— DIRECTIONS FOR THIS TASK —
From the listing below, copy only the lines from the line that contains "(!ov || out_ready);" to the line that contains "if (!ov) begin", counting those two lines as part of the copy.

— SUPPLIED DATA —
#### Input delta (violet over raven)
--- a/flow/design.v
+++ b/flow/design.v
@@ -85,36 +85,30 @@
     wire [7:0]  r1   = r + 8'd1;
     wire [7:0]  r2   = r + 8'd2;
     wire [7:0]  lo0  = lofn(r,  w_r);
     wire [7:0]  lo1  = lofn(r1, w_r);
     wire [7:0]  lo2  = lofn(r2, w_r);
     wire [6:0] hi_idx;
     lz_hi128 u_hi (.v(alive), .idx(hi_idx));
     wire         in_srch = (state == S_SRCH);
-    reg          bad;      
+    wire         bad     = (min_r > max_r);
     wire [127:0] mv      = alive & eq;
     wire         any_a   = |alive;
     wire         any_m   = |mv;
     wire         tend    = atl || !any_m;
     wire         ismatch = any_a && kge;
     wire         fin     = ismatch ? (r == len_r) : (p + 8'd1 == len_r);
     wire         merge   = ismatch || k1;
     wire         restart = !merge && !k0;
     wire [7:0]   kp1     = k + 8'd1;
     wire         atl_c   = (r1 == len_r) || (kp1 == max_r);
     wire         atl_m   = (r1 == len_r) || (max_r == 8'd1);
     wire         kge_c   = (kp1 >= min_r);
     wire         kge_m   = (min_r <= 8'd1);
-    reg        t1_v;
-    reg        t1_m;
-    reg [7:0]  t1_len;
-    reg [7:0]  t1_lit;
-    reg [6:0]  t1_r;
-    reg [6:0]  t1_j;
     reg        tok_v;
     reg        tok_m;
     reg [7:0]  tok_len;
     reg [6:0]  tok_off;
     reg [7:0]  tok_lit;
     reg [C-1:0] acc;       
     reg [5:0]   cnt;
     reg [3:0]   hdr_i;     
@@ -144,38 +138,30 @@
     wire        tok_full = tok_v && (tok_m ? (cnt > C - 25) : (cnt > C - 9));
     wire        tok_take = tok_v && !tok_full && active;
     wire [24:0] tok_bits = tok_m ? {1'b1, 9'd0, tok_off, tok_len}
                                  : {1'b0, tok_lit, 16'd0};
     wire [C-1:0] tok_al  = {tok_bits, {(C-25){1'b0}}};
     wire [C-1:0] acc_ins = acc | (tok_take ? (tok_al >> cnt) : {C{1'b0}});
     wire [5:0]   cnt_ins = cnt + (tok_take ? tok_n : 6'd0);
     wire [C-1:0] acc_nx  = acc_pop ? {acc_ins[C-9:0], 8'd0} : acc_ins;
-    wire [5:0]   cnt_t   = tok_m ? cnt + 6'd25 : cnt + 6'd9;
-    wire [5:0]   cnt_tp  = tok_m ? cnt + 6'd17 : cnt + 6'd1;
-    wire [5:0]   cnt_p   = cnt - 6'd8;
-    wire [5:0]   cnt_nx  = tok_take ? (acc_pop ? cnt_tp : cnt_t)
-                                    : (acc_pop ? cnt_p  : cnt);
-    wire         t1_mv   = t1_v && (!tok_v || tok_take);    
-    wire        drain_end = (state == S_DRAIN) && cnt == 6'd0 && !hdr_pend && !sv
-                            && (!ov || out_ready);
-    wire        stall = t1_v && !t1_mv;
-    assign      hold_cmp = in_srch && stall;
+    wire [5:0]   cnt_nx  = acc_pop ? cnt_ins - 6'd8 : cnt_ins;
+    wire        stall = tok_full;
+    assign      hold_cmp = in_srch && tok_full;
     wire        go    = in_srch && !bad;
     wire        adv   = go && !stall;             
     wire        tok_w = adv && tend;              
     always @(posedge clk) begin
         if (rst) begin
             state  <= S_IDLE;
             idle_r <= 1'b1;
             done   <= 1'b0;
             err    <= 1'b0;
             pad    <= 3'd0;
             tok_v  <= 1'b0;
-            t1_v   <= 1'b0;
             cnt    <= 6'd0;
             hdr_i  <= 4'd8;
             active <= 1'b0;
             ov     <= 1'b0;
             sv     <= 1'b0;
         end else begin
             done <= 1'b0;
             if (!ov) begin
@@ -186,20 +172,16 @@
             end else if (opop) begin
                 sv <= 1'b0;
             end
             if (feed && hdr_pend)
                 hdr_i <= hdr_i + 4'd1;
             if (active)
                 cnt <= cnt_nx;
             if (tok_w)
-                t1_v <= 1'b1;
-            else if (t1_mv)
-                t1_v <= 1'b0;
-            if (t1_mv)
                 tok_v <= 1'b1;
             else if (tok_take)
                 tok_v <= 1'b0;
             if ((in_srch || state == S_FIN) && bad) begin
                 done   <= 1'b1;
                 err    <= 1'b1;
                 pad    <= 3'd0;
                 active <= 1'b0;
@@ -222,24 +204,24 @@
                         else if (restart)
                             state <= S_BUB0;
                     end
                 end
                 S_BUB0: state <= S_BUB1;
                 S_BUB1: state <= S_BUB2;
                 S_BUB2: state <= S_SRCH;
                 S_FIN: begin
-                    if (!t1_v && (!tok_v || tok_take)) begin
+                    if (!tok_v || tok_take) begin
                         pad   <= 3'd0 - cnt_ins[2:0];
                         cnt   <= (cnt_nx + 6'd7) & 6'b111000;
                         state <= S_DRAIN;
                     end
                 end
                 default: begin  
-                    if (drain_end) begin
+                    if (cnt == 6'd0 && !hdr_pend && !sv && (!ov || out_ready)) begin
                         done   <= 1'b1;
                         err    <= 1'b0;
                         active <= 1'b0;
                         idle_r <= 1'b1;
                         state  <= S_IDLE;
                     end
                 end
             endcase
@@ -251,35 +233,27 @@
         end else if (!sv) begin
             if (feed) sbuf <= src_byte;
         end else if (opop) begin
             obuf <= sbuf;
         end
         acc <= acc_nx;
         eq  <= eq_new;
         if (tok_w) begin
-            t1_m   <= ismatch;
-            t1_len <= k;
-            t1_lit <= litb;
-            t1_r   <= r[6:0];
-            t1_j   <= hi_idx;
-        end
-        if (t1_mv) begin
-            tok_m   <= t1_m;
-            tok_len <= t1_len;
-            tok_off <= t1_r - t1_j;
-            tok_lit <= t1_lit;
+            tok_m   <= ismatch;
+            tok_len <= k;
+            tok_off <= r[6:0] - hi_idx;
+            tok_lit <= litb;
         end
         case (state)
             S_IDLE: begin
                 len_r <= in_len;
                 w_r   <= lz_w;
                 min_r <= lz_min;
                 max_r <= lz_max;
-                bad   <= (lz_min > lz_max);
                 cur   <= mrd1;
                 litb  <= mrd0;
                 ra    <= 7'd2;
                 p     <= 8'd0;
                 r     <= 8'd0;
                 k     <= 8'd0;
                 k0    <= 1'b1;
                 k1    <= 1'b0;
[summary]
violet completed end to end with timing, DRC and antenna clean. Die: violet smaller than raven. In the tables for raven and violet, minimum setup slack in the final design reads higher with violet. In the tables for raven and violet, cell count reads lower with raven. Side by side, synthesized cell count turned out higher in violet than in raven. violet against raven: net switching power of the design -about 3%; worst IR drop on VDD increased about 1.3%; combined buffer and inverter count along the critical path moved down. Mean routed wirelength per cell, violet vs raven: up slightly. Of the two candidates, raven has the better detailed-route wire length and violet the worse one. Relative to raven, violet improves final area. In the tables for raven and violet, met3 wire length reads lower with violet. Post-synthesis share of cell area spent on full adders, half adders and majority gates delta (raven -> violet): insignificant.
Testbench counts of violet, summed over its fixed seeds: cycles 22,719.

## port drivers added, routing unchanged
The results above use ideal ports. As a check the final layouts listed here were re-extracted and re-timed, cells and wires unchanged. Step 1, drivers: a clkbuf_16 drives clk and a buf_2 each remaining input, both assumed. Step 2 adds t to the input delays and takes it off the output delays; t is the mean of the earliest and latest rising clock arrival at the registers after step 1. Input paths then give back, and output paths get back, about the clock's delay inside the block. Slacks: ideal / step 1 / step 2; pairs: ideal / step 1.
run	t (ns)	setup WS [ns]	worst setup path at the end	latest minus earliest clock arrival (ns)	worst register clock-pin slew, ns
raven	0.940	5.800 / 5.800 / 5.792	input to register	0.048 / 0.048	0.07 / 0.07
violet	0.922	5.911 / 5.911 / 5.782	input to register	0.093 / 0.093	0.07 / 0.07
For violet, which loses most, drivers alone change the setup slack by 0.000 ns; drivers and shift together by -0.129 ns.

— WRITTEN SOLUTION —
-                            && (!ov || out_ready);
-    wire        stall = t1_v && !t1_mv;
-    assign      hold_cmp = in_srch && stall;
+    wire [5:0]   cnt_nx  = acc_pop ? cnt_ins - 6'd8 : cnt_ins;
+    wire        stall = tok_full;
+    assign      hold_cmp = in_srch && tok_full;
     wire        go    = in_srch && !bad;
     wire        adv   = go && !stall;             
     wire        tok_w = adv && tend;              
     always @(posedge clk) begin
         if (rst) begin
             state  <= S_IDLE;
             idle_r <= 1'b1;
             done   <= 1'b0;
             err    <= 1'b0;
             pad    <= 3'd0;
             tok_v  <= 1'b0;
-            t1_v   <= 1'b0;
             cnt    <= 6'd0;
             hdr_i  <= 4'd8;
             active <= 1'b0;
             ov     <= 1'b0;
             sv     <= 1'b0;
         end else begin
             done <= 1'b0;
             if (!ov) begin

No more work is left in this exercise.